DNA-base radicals. Their base pairing abilities as calculated by DFT

Abstract

The guanine radical cation (G˙⁺) deprotonates at its N1-site to give the neutral radical G(−H)˙. On the basis of DFT calculations this species is able to pair not only with cytosine (C), but also with thymine (T), adenine (A) and guanine (G), giving new base pair structures formed by the N1-site acting as a hydrogen bond acceptor. The deprotonated radical cation, G(–H)˙, forms two new (strong) hydrogen bonds with C, resulting in a new, non-classical, base pair.
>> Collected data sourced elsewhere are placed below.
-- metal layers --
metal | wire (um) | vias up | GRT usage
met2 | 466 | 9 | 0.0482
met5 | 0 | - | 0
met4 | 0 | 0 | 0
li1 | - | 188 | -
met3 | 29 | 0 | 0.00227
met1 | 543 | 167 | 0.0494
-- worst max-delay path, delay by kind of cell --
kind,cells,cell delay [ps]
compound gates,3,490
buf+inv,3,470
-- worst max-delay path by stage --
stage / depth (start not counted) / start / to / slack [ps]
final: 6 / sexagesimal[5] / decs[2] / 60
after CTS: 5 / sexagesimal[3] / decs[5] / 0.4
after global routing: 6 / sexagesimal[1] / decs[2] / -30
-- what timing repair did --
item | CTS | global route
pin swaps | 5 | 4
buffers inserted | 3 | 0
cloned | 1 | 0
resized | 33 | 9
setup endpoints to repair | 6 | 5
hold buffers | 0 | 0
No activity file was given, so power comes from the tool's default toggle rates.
File: /design/flow/config.mk
export PLATFORM = sky130hd
export DESIGN_NAME = dec27segs
export DESIGN_NICKNAME = dec27segs
export VERILOG_FILES = /design/flow/design.v
export SDC_FILE = /design/flow/constraint.sdc
export NUM_CORES = 4
export LEC_CHECK = 1
export CORE_AREA = 10 10 70 70
export DIE_AREA = 0 0 80 80
File: /design/flow/run.sh
#!/bin/bash
# OpenROAD 26Q1-2900-gdf79404cd8, Yosys 0.63+post, stock flow scripts
make -C /OpenROAD-flow-scripts/flow DESIGN_CONFIG=/design/flow/config.mk WORK_HOME=/design/flow/orfs finish
File: /design/flow/constraint.sdc
current_design dec27segs

set clk_period 1.0
set clk_io_pct 0.2

create_clock -name clk0 -period $clk_period

set non_clock_inputs [all_inputs -no_clocks]
set_input_delay [expr $clk_period * $clk_io_pct] -clock clk0 $non_clock_inputs
set_output_delay [expr $clk_period * $clk_io_pct] -clock clk0 [all_outputs]
File: /design/flow/design.v
module dec27segs (
    input [3:0] dec,  
    output [6:0] segments  
);
wire a = dec[3];
wire b = dec[2];
wire c = dec[1];
wire d = dec[0];
assign segments[6] = ~b&~d | a&~b | ~a&b&d | ~a&c&d;
assign segments[5] = ~a&c&d | ~c&~d | ~b;
assign segments[4] = ~c | ~a&b | ~a&d;
assign segments[3] = b&~c&d | ~b&~d | ~b&c | c&~d;
assign segments[2] = ~b&~d | c&~d;
assign segments[1] = ~c&~d | b&~c | b&~d | a&~b;
assign segments[0] = ~b&c | b&~c | a&~b | c&~d;
endmodule
==> run summary <==
outcome -> finished with violations
failing checks -> negative setup slack
final setup violating endpoints -> 5
adder share -> 18.52%
LEAKAGE -> 0.1740 nW
Tot GR Track Use -> 1.824%
Crit-path slowest cell -> and2b_4
layout cells sized above 1 -> 66.67%
Total Routed Length -> 669 microns
Crit. Startpoint -> dec[0]
Final WS setup -> -0.03839 ns
max_cap viols -> 0
cts hold-fix bufs -> 0
IO Count -> 11
Seq share, synth -> 0%
core area -> 3416 sq um
largest net degree at the start of global routing -> 7
first-pass GRT wire length -> 1014 microns
Avg WL per Cell -> 7.871 microns
number of core rows -> 21
initial drt markers -> 1
OpenROAD warnings -> 35
VDD IR max -> 0.04101 mV
Mux area share -> 7.407%
Critical Path Max Stage Delay -> 0.16 ns
yosys stat chip area -> 135.1 sq um
WS Path Type -> input pin to output pin
Core Util at FP -> 3.956%
DR pass1 iterations -> 2
AND/OR/NAND/NOR Cells, Area Fraction -> 37.96%
Top Layout Cells -> 5 x buf_2, 4 x buf_6, 4 x buf_4
DP Cell Count -> 83
Yosys warnings -> 0
flop count -> 0
antenna violations before repair -> 0
Final period util -> 103.8%
Layout Cell Area excl Fill -> 429.2 sq um
Slew @ Worst Pin -> 0.1242 ns
Post-route DRC -> 0
Hold Crit Depth -> 4
PwrDens -> 365.8 nW/um^2
Unique cell types -> 12
XOR Share, Synth -> 0%
vias -> 210
syn_area_per_cell -> 6.435 sq um
Worst Setup EP -> segments[5]
Crit path required time -> 0.80 ns
fmax -> 963.0 MHz
Fin. Hold Viols -> 0
crit path max fanout -> 4
yosys aoi share -> 27.78%
CP Cell Sequence -> buf_6 -> and2b_4 -> buf_4 -> a21o_1 -> buf_2
Mapped Area -> 135.1 sq um
input/output buffers -> 11
area of placed instances -> 340.3 sq um
sequential cell area -> 0 sq um
vias in the first global route -> 207
CP startpoint kind -> input pin
most used logic cell in the final layout -> buf_2
CP Capture Type -> output pin
die width -> 80 microns
Antenna Nets Post-Route -> 0
gr ovfl total -> 0
RSZ-0062 raised after global routing -> true
Top non-seq family -> simple AND/OR/NAND/NOR gates
Chip Area -> 6400 sq um
ys cells -> 21
Syn-to-layout area delta -> 217.6%
cell count after synthesis -> 21
Antenna Cells -> 0
Final HPWL DP -> 476.3 microns
Max-slew headroom -> 91.49%
routability cong. -> 0.7458
Tightest Hold Check Type -> input pin to output pin
mean number of vias per cell -> 2.471
critical path arrival -> 0.84 ns
Die Height -> 80 microns
# clk buffers -> 0
Tmin final -> 1.038 ns
final non-filler cell total -> 85
Slew Viols, Final -> 0
[critical path, delay by kind of cell]
kind            cells  cell delay, ns
simple gates        1            0.16
buf+inv             3            0.33
compound gates      1            0.15
[per-layer routing]
metal	vias up	part of all wire (%)	track usage, %
li1	109	-	-
met1	93	41	2.175
met2	8	45	3.050
met3	0	14	0.9091
met4	0	0	0
met5	-	0	0
[area by class of cell]
class                           count  area (sq um)
Fill cell                         383          2987
Multi-Input combinational cell     18         181.4
Tap cell                           46         57.56
Inverter                            3         16.27
Timing Repair Buffer               18         173.9
[what timing repair did]
item                       4_1_cts  5_1_grt
hold endpoints to repair         0        0
pin swaps                        4        0
gates resized                   63        4
setup endpoints to repair        7        6
setup buffers                    1        1
[worst min-delay path by stage]
stage                 startpoint           to  slack, ns
after CTS                 dec[1]  segments[4]       0.78
after global routing      dec[2]  segments[6]       0.81
final                     dec[2]  segments[6]       0.77
[through the flow]
| step | setup TNS (ns) | utilization (%) | hold WS (ns) | power (mW) | worst slack (ns) |
|---|---|---|---|---|---|
| 2_1_floorplan | 0 | - | 0.4135 | 0.03148 | 0.1672 |
| 3_3_place_gp | -5.723 | 9.963 | 1.454 | 0.1230 | -0.9253 |
| 3_5_place_dp | -5.713 | 9.963 | 1.442 | 0.1238 | -0.9500 |
| 4_1_cts | -0.1210 | 11.83 | 0.7754 | 0.1442 | -0.05666 |
| 5_1_grt | -0.4295 | 12.56 | 0.8142 | 0.1748 | -0.1047 |
| 6_report | -0.1225 | 12.56 | 0.7733 | 0.1570 | -0.03839 |
[Yosys cell counts]
cell      count  area, sq um
nand2b_1      1        6.260
inv_1         3        11.26
and2b_4       1        10.01
o211ai_1      2        15.01
ha_1          2        25.02
a21o_1        1        7.510
nor2_1        4        15.01
mux2i_1       1        10.01
o21ai_0       2        10.01
nor3b_1       1        7.510
nor2b_1       2        12.51
a21oi_1       1        5.000
[report_power, final]
part	switching, mW	internal [mW]	total, mW
clock network	0	0	0
logic	0.0568	0.100	0.157
registers	0	0	0
[cells by family (layout without fill, tap and decap cells)]
| group | after synthesis | after routing |
|---|---|---|
| AOI/OAI and AO/OA | 6 | 6 |
| adders and majority gates | 2 | 2 |
| buffers and inverters | 3 | 21 |
| muxes | 1 | 1 |
| and+or+nand+nor | 9 | 9 |
Power and IR drop assume default switching activity.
In contrast, pairing between G(−H)˙ and T is relatively poor. G(−H)˙ forms two hydrogen bonds with A with a similar hydrogen bond energy as the (natural) A–T base pair and it bonds with G and even with itself (G(−H)˙) forming three or two hydrogen bonds, respectively. The former has practically the same bonding energy as the (natural) G–C base pair. In summary, as compared to G, G(−H)˙ loses any specificity for C since it readily forms pairs with all the DNA bases. The deprotonated radical cation of 7,8-dihydro-8-oxoguanine, the neutral radical 8OG(–H)˙, shows very similar base pairing behavior to G(−H)˙.